**REQUIRED WORK**
Which of the lines in the records below hold the string "switching"? Copy every one of them.

- Opening Delimiter -

## src/rtl/scp_pkg.sv

```systemverilog
package scp_pkg;

    localparam int CH_W    = 5;
    localparam int RB_W    = 14;
    localparam int MODE_W  = 2;
    localparam int CMD_W   = MODE_W + 3 + CH_W;
    localparam int RA_W    = CH_W + 1;
    localparam int OFS_IDX = 1 << CH_W;

    typedef enum logic [MODE_W-1:0] {
        M_ACQ    = 2'b00,
        M_BAD    = 2'b01,
        M_ACQ_RB = 2'b10,
        M_RB     = 2'b11
    } mode_e;

    typedef struct packed {
        mode_e           mode;
        logic            cal;
        logic            ofs;
        logic            test;
        logic [CH_W-1:0] chan;
    } cmd_t;

    function automatic logic cmd_bad(cmd_t c);
        return (c.mode == M_BAD) || c.test;
    endfunction

    function automatic logic cmd_acq(cmd_t c);
        return (c.mode == M_ACQ) || (c.mode == M_ACQ_RB);
    endfunction

    function automatic logic cmd_rb(cmd_t c);
        return (c.mode == M_ACQ_RB) || (c.mode == M_RB);
    endfunction

    function automatic logic [RA_W-1:0] rb_index(cmd_t c);
        return c.ofs ? RA_W'(OFS_IDX) : {1'b0, c.chan};
    endfunction

endpackage

```

## src/rtl/scp_sync.sv

```systemverilog
module scp_sync #(
    parameter int W     = 1,
    parameter int DEPTH = 2,
    parameter logic [W-1:0] RST_VAL = '0
) (
    input  logic         clk,
    input  logic         rst,
    input  logic [W-1:0] din,
    output logic [W-1:0] dout
);
    logic [W-1:0] stg [DEPTH];

    always_ff @(posedge clk) begin
        if (rst) begin
            for (int i = 0; i < DEPTH; i++) stg[i] <= RST_VAL;
        end else begin
            stg[0] <= din;
            for (int i = 1; i < DEPTH; i++) stg[i] <= stg[i-1];
        end
    end

    assign dout = stg[DEPTH-1];
endmodule

```

## src/rtl/scp_rx.sv

```systemverilog
module scp_rx
    import scp_pkg::*;
(
    input  logic clk,
    input  logic rst,
    input  logic start,
    input  logic active,
    input  logic en,
    input  logic fall,
    input  logic sdi,
    output logic cmd_vld,
    output cmd_t cmd
);
    localparam int CNT_W = $clog2(CMD_W + 1);

    logic [CMD_W-1:0] sh;
    logic [CNT_W-1:0] cnt;
    logic             done;

    always_ff @(posedge clk) begin
        if (rst) begin
            sh      <= '0;
            cnt     <= '0;
            done    <= 1'b0;
            cmd_vld <= 1'b0;
        end else begin
            cmd_vld <= 1'b0;
            if (start) begin
                cnt  <= '0;
                done <= 1'b0;
            end else if (active && en && fall && !done) begin
                sh  <= {sh[CMD_W-2:0], sdi};
                cnt <= cnt + 1'b1;
                if (cnt == CNT_W'(CMD_W - 1)) begin
                    done    <= 1'b1;
                    cmd_vld <= 1'b1;
                end
            end
        end
    end

    assign cmd = cmd_t'(sh);
endmodule

```

## src/rtl/scp_tx.sv

```systemverilog
module scp_tx
    import scp_pkg::*;
(
    input  logic            clk,
    input  logic            rst,
    input  logic            start,
    input  logic            active,
    input  logic            en,
    input  logic            rise,
    input  logic            fall,
    input  logic            busy,
    input  logic [RB_W-1:0] rd_data,
    output logic            sdo,
    output logic            sdo_oe,
    output logic            fin_p
);
    localparam int CNT_W = $clog2(RB_W + 1);

    logic [RB_W-1:0]  sh;
    logic [CNT_W-1:0] cnt;
    logic             started;
    logic             fin;

    always_ff @(posedge clk) begin
        if (rst) begin
            sh      <= '0;
            cnt     <= '0;
            started <= 1'b0;
            fin     <= 1'b0;
            sdo_oe  <= 1'b0;
            fin_p   <= 1'b0;
        end else begin
            fin_p <= 1'b0;
            if (start) begin
                cnt     <= '0;
                started <= 1'b0;
                fin     <= 1'b0;
                sdo_oe  <= 1'b0;
            end else if (!active) begin
                sdo_oe <= 1'b0;
            end else if (en && !fin) begin
                if (rise) begin
                    if (!started) begin
                        if (!busy) begin
                            sh      <= rd_data;
                            started <= 1'b1;
                            sdo_oe  <= 1'b1;
                        end
                    end else begin
                        sh <= {sh[RB_W-2:0], 1'b0};
                    end
                end
                if (fall && started) begin
                    cnt <= cnt + 1'b1;
                    if (cnt == CNT_W'(RB_W - 1)) begin
                        fin    <= 1'b1;
                        sdo_oe <= 1'b0;
                        fin_p  <= 1'b1;
                    end
                end
            end
        end
    end

    assign sdo = sh[RB_W-1];
endmodule

```

## src/rtl/scp_port.sv

```systemverilog
module scp_port
    import scp_pkg::*;
#(
    parameter int SYNC_DEPTH = 2
) (
    input  logic            clk,
    input  logic            rst,
    input  logic            frame_n,
    input  logic            sclk,
    input  logic            sdi,
    output logic            sdo,
    output logic            sdo_oe,
    output logic            acq_req,
    output logic            acq_cal,
    output logic            acq_ofs,
    output logic [CH_W-1:0] acq_chan,
    input  logic            acq_busy,
    output logic [RA_W-1:0] rd_addr,
    input  logic [RB_W-1:0] rd_data,
    output logic            cmd_err
);
    logic [2:0] pin_s;
    logic       frm_s, clk_s, dat_s;
    logic       frm_q, clk_q;
    logic       frm_fall, frm_rise, sck_rise, sck_fall;
    logic       frm_act, rd_frm, rb_pend;
    logic       cmd_vld, tx_fin;
    cmd_t       cmd;

    scp_sync #(.W(3), .DEPTH(SYNC_DEPTH), .RST_VAL(3'b100)) u_sync (
        .clk (clk),
        .rst (rst),
        .din ({frame_n, sclk, sdi}),
        .dout(pin_s)
    );

    assign {frm_s, clk_s, dat_s} = pin_s;

    always_ff @(posedge clk) begin
        if (rst) begin
            frm_q <= 1'b1;
            clk_q <= 1'b0;
        end else begin
            frm_q <= frm_s;
            clk_q <= clk_s;
        end
    end

    assign frm_fall = frm_q & ~frm_s;
    assign frm_rise = ~frm_q & frm_s;
    assign sck_rise = ~clk_q & clk_s;
    assign sck_fall = clk_q & ~clk_s;

    always_ff @(posedge clk) begin
        if (rst) begin
            frm_act <= 1'b0;
            rd_frm  <= 1'b0;
        end else if (frm_fall) begin
            frm_act <= 1'b1;
            rd_frm  <= rb_pend;
        end else if (frm_rise) begin
            frm_act <= 1'b0;
        end
    end

    scp_rx u_rx (
        .clk    (clk),
        .rst    (rst),
        .start  (frm_fall),
        .active (frm_act),
        .en     (!rd_frm),
        .fall   (sck_fall),
        .sdi    (dat_s),
        .cmd_vld(cmd_vld),
        .cmd    (cmd)
    );

    scp_tx u_tx (
        .clk    (clk),
        .rst    (rst),
        .start  (frm_fall),
        .active (frm_act),
        .en     (rd_frm),
        .rise   (sck_rise),
        .fall   (sck_fall),
        .busy   (acq_busy),
        .rd_data(rd_data),
        .sdo    (sdo),
        .sdo_oe (sdo_oe),
        .fin_p  (tx_fin)
    );

    always_ff @(posedge clk) begin
        if (rst) begin
            acq_req  <= 1'b0;
            acq_cal  <= 1'b0;
            acq_ofs  <= 1'b0;
            acq_chan <= '0;
            rb_pend  <= 1'b0;
            rd_addr  <= '0;
            cmd_err  <= 1'b0;
        end else begin
            acq_req <= 1'b0;
            if (tx_fin) rb_pend <= 1'b0;
            if (cmd_vld) begin
                if (cmd_bad(cmd)) begin
                    cmd_err <= 1'b1;
                end else begin
                    if (cmd_acq(cmd)) begin
                        acq_req  <= 1'b1;
                        acq_cal  <= cmd.cal;
                        acq_ofs  <= cmd.ofs;
                        acq_chan <= cmd.ofs ? '0 : cmd.chan;
                    end
                    if (cmd_rb(cmd)) begin
                        rb_pend <= 1'b1;
                        rd_addr <= rb_index(cmd);
                    end
                end
            end
        end
    end
endmodule

```

## config.mk

```make
export PLATFORM = sky130hd
export DESIGN_NAME = scp_port
export DESIGN_NICKNAME = d
export VERILOG_FILES = /design/src/rtl/scp_pkg.sv /design/src/rtl/scp_sync.sv /design/src/rtl/scp_rx.sv /design/src/rtl/scp_tx.sv /design/src/rtl/scp_port.sv
export SDC_FILE = /design/constraint.sdc
export NUM_CORES = 1
export LEC_CHECK = 0
export ABC_AREA = 1
export BUFFER_PORTS_ARGS = -buffer_cell sky130_fd_sc_hd__buf_2
export CAP_MARGIN = 20
export CELL_PAD_IN_SITES_DETAIL_PLACEMENT = 0
export CELL_PAD_IN_SITES_GLOBAL_PLACEMENT = 1
export CORE_AREA = 2 2 86 88
export CTS_CLUSTER_DIAMETER = 100
export DETAILED_ROUTE_END_ITERATION = 6
export DIE_AREA = 0 0 88 90
export PLACE_DENSITY = 0.84
export SLEW_MARGIN = 20
export SYNTH_ARGS = -nofsm -noshare
export SYNTH_HDL_FRONTEND = slang
export SYNTH_SLANG_ARGS = --single-unit
```

## constraint.sdc

```tcl
create_clock -name clk -period 2 [get_ports clk]
set_input_delay 0.2 -clock clk [delete_from_list [all_inputs] [get_ports clk]]
set_output_delay 0.2 -clock clk [all_outputs]
set_load 0.01 [all_outputs]
```

==> results of run 1 <==
## flip-flops by register name (all words and copies together), names as in the netlist, 4 cells and up
register,cells
u_rx.cmd,10
u_tx.sh,14
u_rx.cnt,4
u_sync.stg,6
rd_addr,6
u_tx.cnt,4
acq_chan,5
## final cells by class
class	count	area share [%]
clock buffers	9	3.86
inverters	34	4.06
well taps	99	3.86
repair buffers	41	6.79
clock inverters	7	3.00
flip-flops and latches	64	39.9
multi-input cells	257	38.5
## per-layer routing
layer	share of wire [%]	track usage, %
met1	49	18.0
met2	45	21.4
met3	4.4	4.22
met4	1.9	6.54
met5	0	0
## cells by family (layout without fill, tap and decap cells)
group / after synthesis / after routing
AOI/OAI and AO/OA: 62 / 62
xor gates and xnor gates: 2 / 2
adders and majority gates: 5 / 5
buffers and inverters: 51 / 91
DFF: 64 / 64
and+or+nand+nor: 188 / 188
## placed cells by master (no fill, tap or decap)
master | netlist | final
bufinv_16 | 0 | 2
xor2_1 | 2 | 2
clkinv_4 | 0 | 1
a31oi_1 | 1 | 1
nor2_4 | 2 | 2
nand3_1 | 23 | 23
clkbuf_8 | 0 | 9
nand2_1 | 80 | 80
inv_1 | 31 | 31
nor2_2 | 2 | 2
a21oi_4 | 1 | 1
or2_2 | 2 | 2
nand4_1 | 4 | 4
dfxtp_1 | 64 | 64
inv_2 | 2 | 2
a21boi_0 | 13 | 13
a21oi_1 | 28 | 28
clkinv_2 | 0 | 1
a21oi_2 | 4 | 4
o22ai_1 | 1 | 1
buf_4 | 3 | 5
nand3_2 | 1 | 1
nand2_2 | 3 | 3
inv_4 | 1 | 1
clkinvlp_4 | 0 | 3
o21ai_0 | 14 | 14
nor2_1 | 71 | 71
ha_1 | 5 | 5
buf_2 | 4 | 36
## critical path, delay by kind of cell, from the launching register on
family	cells	cell delay, ns
buf+inv	3	0.44
flops	1	0.31
simple gates	4	0.30
fa+ha+maj	1	0.23
compound gates	1	0.10
## final timing paths
check / slack, ns / depth (start not counted) / endpoint / from
setup / recovery: 0.52 / 9 / u_tx.sh[0]$_SDFFE_PP0P_ / u_sync.stg[0][5]$_SDFF_PP1_
hold / removal: 0.05 / 2 / u_sync.stg[0][2]$_SDFF_PP1_ / frame_n
setup reg to reg: 0.52 / 9 / u_tx.sh[0]$_SDFFE_PP0P_ / u_sync.stg[0][5]$_SDFF_PP1_
hold reg to reg: 0.40 / 2 / u_sync.stg[0][4]$_SDFF_PP0_ / u_sync.stg[0][1]$_SDFF_PP0_
## report_power, final
| part | switching (mW) | leakage (nW) | total [mW] | internal [mW] |
|---|---|---|---|---|
| Combinational | 0.0472 | 0.794 | 0.0794 | 0.0322 |
| Clock | 0.507 | 0.101 | 1.21 | 0.700 |
| Sequential | 0.00396 | 0.517 | 1.28 | 1.28 |
==> flow_metrics.py, run 1 <==
metrics = {
    "placed_design": {
        "place_congestion": 0.741,
        "hpwl_um": 3460,
        "preCtsSetupSlack_ns": 0.527,
        "portBuffers": 36,
        "dp_cells": 495,
        "placed_area_mm2": 0.00299,
    },
    "detailed_routing": {
        "dr.pass1.iters": 4,
        "vias": 2300,
        "drt_wl_total_um": 5100,
        "wl_per_cell_um": 9.97,
        "drtIter0Drc": 77,
        "drc": 0,
        "routed_via_density": 4.50,
        "postRouteAntennaNets": 0,
    },
    "synthesis": {
        "ys_top_cells_by_area": "dfxtp_1 46%, nand2_1 11%, nor2_1 9.6%, a21oi_1 5.1%, inv_1 4.2%",
        "synthAdderAreaFrac_pct": 2.26,
        "synth-edff-count": 0,
        "yosysTopAreaCell": "dfxtp_1",
        "synth_simple_gate_area_share_pct": 28.3,
        "ys_seq_elements": 64,
        "ys_top_cells_by_count": "80 x nand2_1, 71 x nor2_1, 64 x dfxtp_1",
        "ys_dominant_reg_cell": "dfxtp_1",
        "async_reset_ff_share_pct": 0,
        "synth_area_mm2": 0.00276,
        "synth_seq_area_share_pct": 46.4,
        "yosysTopAreaCellShare_pct": 46.4,
        "yosys_warnings": 0,
        "synth.area.mux_share_pct": 0,
        "synth_nets": 397,
        "synth_top_family_by_area": "simple AND/OR/NAND/NOR gates",
        "synth_xor_area_share_pct": 0.634,
        "synth_compound_area_share_pct": 13.4,
        "syn-instance-count": 372,
        "avgSynthCellArea_um2": 7.43,
        "post-synth-top-count-cell": "nand2_1",
        "synthDistinctLibCells": 26,
    },
    "final_layout": {
        "instances_no_fill": 511,
        "fin_nets": 432,
        "multi_input_area_mm2": 0.00123,
        "area_delta_synth_final_pct": 16.1,
        "final_util_pct": 45.7,
        "drive_gt1_share_pct": 18.2,
        "regArea_mm2": 0.00128,
        "nFillCells": 717,
        "final_cell_area_mm2": 0.00321,
        "n_antenna_cell": 0,
    },
    "critical_path": {
        "worst_path_largest_cell_delay_ns": 0.31,
        "cp_max_fo": 28,
        "worst_ep_required_time_ns": 2.24,
        "criticalPathCategory": "reg2reg",
        "cp-end-kind": "flip-flop",
        "crit_path_start_kind": "flip-flop",
        "crit_slowest_cell": "dfxtp_1",
        "crit_arrival_ns": 1.71,
        "cp_cell_sequence": "inv_1 -> ha_1 -> inv_2 -> nand2_2 -> a21oi_4 -> buf_4 -> nand3_1 -> nand2_1 -> nor2_1",
    },
    "pwr": {
        "p_leak_nw": 1.41,
        "peakVddDrop_v": 0.000365,
        "p_total_mw": 2.57,
        "power_density_mw_per_mm2": 802,
    },
    "clocking": {
        "htreeDepth": 3,
        "postCtsSetupBuffers": 0,
        "ctsResizeCount": 0,
        "cts_made_buffers": 9,
        "cts_max_path_buffers": 2,
        "clk_latency_ns": 0.34,
        "clkSinkCount": 64,
        "cts_tree": "built",
        "ctsHoldBuffers": 0,
        "clkTransAtPathRegs_ns": 0.07,
        "root_buffer": "clkbuf_8",
    },
    "sta": {
        "max_slew_margin_pct": 66.8,
        "min_period_ns": 1.48,
        "fin_setup_tns_ns": 0,
        "hold_viol": 0,
        "setup_ws_ns": 0.523,
        "max_freq_mhz": 677,
        "skew_ns": 0.00985,
        "setup_viol": 0,
        "tightest_slew_ns": 0.497,
        "slew_violations": 0,
        "worst_hold_slack_ns": 0.0489,
        "timing.final.crit_share_pct": 73.8,
        "rsz0062_at_grt": "false",
    },
    "grt": {
        "grt_pass1_vias": 2042,
        "grt_max_degree": 29,
        "grt_util_all_layers_pct": 14.1,
        "grt_pass1_wl_um": 8780,
        "grt-ovfl-total": 0,
        "antenna_found_initial": 0,
    },
    "floorplan": {
        "start_util_pct": 39.4,
        "coreArea_mm2": 0.00702,
        "rows": 31,
        "io-pin-count": 37,
        "die_y_um": 90,
        "die_w_um": 88,
        "die_area_mm2": 0.00792,
    },
    "flow_run": {
        "cap_violations": 0,
    },
    "min_path": {
        "min_path_type": "in2reg",
    },
    "outcome": {
        "outcome": "finished, final reports clean",
    },
}
Note: power is estimated with default switching activity, not from simulation.
==> run 2: changes to the inputs <==
- CORE_AREA: 2 2 86 88 -> 2 2 90 92
- DIE_AREA: 0 0 88 90 -> 0 0 92 94
- PLACE_DENSITY: 0.84 -> 0.81
- clock period: 2 -> 1.2 ns (I/O delays scaled with it)
==> flow_metrics.py, run 2 (synthesis results as in run 1) <==
metrics = {
    "min_path": {
        "whs_path_depth": 2,
        "min_path_type": "in2reg",
    },
    "grt": {
        "grt_util_all_layers_pct": 14.2,
        "grt_pass1_vias": 2194,
        "grt-ovfl-total": 0,
        "grt_max_degree": 29,
        "grt_pass1_wl_um": 9870,
        "antenna_found_initial": 0,
    },
    "final_layout": {
        "regArea_mm2": 0.00129,
        "instances_no_fill": 532,
        "nFillCells": 796,
        "area_delta_synth_final_pct": 22.9,
        "regMostFlops": "u_tx.sh",
        "mostFrequentLayoutCells": "80 x nand2_1, 70 x nor2_1, 59 x dfxtp_1",
        "n_antenna_cell": 0,
        "fin_nets": 450,
        "multi_input_area_mm2": 0.00129,
        "drive_gt1_share_pct": 24.0,
        "layout_commonest_cell": "nand2_1",
        "largest_reg_flops": 14,
    },
    "sta": {
        "max_freq_mhz": 771,
        "fin_setup_tns_ns": -1.40,
        "skew_ns": 0.00986,
        "rsz0062_at_grt": "true",
        "setup_ws_ns": -0.0969,
        "timing.final.crit_share_pct": 108,
        "min_period_ns": 1.30,
        "tightest_slew_ns": 0.317,
        "setup_viol": 21,
        "hold_viol": 0,
        "max_slew_margin_pct": 78.9,
        "slew_violations": 0,
    },
    "critical_path": {
        "worst_ep_required_time_ns": 1.47,
        "crit_slowest_cell": "dfxtp_2",
        "worst_r2r_path_depth": 9,
        "crit_buf_inv": 4,
        "cp_cell_sequence": "inv_2 -> ha_4 -> inv_4 -> nand2_4 -> a21oi_4 -> buf_12 -> buf_4 -> a21oi_2 -> nor2_1",
        "crit_cells": 9,
        "worst_path_largest_cell_delay_ns": 0.32,
        "critical_path.top_delay_family": "buffers and inverters",
        "criticalPathCategory": "reg2reg",
        "crit_arrival_ns": 1.57,
        "crit_path_start_kind": "flip-flop",
        "cp_max_fo": 28,
        "cp-end-kind": "flip-flop",
    },
    "clocking": {
        "cts_max_path_buffers": 2,
        "postCtsSetupBuffers": 0,
        "root_buffer": "clkbuf_8",
        "cts_made_buffers": 9,
        "htreeDepth": 3,
        "clkSinkCount": 64,
        "clkTransAtPathRegs_ns": 0.07,
        "clk_latency_ns": 0.34,
        "cts_tree": "built",
    },
    "placed_design": {
        "place_congestion": 0.716,
        "dp_cells": 513,
        "hpwl_um": 3820,
        "preCtsSetupSlack_ns": -0.113,
        "portBuffers": 36,
    },
    "detailed_routing": {
        "dr.pass1.iters": 4,
        "drtIter0Drc": 94,
        "vias": 2389,
        "drc": 0,
        "wl_per_cell_um": 10.6,
        "drt_wl_total_um": 5620,
        "routed_via_density": 4.49,
        "postRouteAntennaNets": 0,
    },
    "outcome": {
        "violations": "setup timing",
        "outcome": "finished, violations left",
    },
    "pwr": {
        "power_density_mw_per_mm2": 1160,
        "p_leak_nw": 1.50,
        "peakVddDrop_v": 0.000503,
        "p_total_mw": 3.93,
    },
    "floorplan": {
        "start_util_pct": 36.3,
        "die_area_mm2": 0.00865,
        "rows": 32,
        "coreArea_mm2": 0.00761,
        "io-pin-count": 37,
        "die_y_um": 94,
        "die_w_um": 92,
    },
    "flow_run": {
        "cap_violations": 0,
    },
}
==> run 2: path summary, 6_finish.rpt <==
path | from | to | slack (ns)
min reg2reg | u_sync.stg[0][0]$_SDFF_PP0_ | u_sync.stg[0][3]$_SDFF_PP0_ | 0.41
max reg2reg | u_sync.stg[0][5]$_SDFF_PP1_ | u_tx.sh[12]$_SDFFE_PP0P_ | -0.1
min | rst | acq_req$_SDFF_PP0_ | 0.04
max | u_sync.stg[0][5]$_SDFF_PP1_ | u_tx.sh[12]$_SDFFE_PP0P_ | -0.1
==> run 2: per-layer routing <==
metal / wire length [um] / up-vias / GRT usage [%]
met3: 208 / 6 / 3.93
met5: 0 / - / 0
met4: 68 / 0 / 5.22
met2: 2580 / 33 / 22.5
met1: 2760 / 1067 / 18.5
li1: - / 1283 / -
==> run 2: final cells by class <==
| class | count | share of cell area, % |
|---|---|---|
| inverter | 34 | 3.90 |
| sequential | 64 | 37.9 |
| tap | 102 | 3.76 |
| clock buffer | 11 | 4.16 |
| timing repair buffer | 59 | 11.3 |
| multi-input combinational | 257 | 38.0 |
| clock inverter | 5 | 0.958 |
==> run 2: per-stage QoR <==
stage / hold WS, ns / utilization, % / cell area [um^2]
2_1_floorplan: 0.204 / - / 2780
3_3_place_gp: 0.315 / 41.4 / 3150
3_5_place_dp: 0.316 / 41.4 / 3150
4_1_cts: 0.0177 / 44.2 / 3360
5_1_grt: 0.0355 / 44.7 / 3400
6_report: 0.0363 / 44.7 / 3400
==> run 2: repair_timing <==
item | in CTS | in global routing
hold endpoints to repair | 3 | 0
endpoints found under the setup margin | 32 | 44
hold buffers | 3 | 0
resized for setup | 4 | 10
==> run 2: power breakdown <==
group          switching, mW  leakage [nW]  internal [mW]
combinational         0.0877         0.902         0.0734
sequential           0.00618         0.518           2.14
clock                  0.829        0.0813          0.798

- Closing Delimiter -

**ANSWER**
| part | switching (mW) | leakage (nW) | total [mW] | internal [mW] |
Note: power is estimated with default switching activity, not from simulation.
group          switching, mW  leakage [nW]  internal [mW]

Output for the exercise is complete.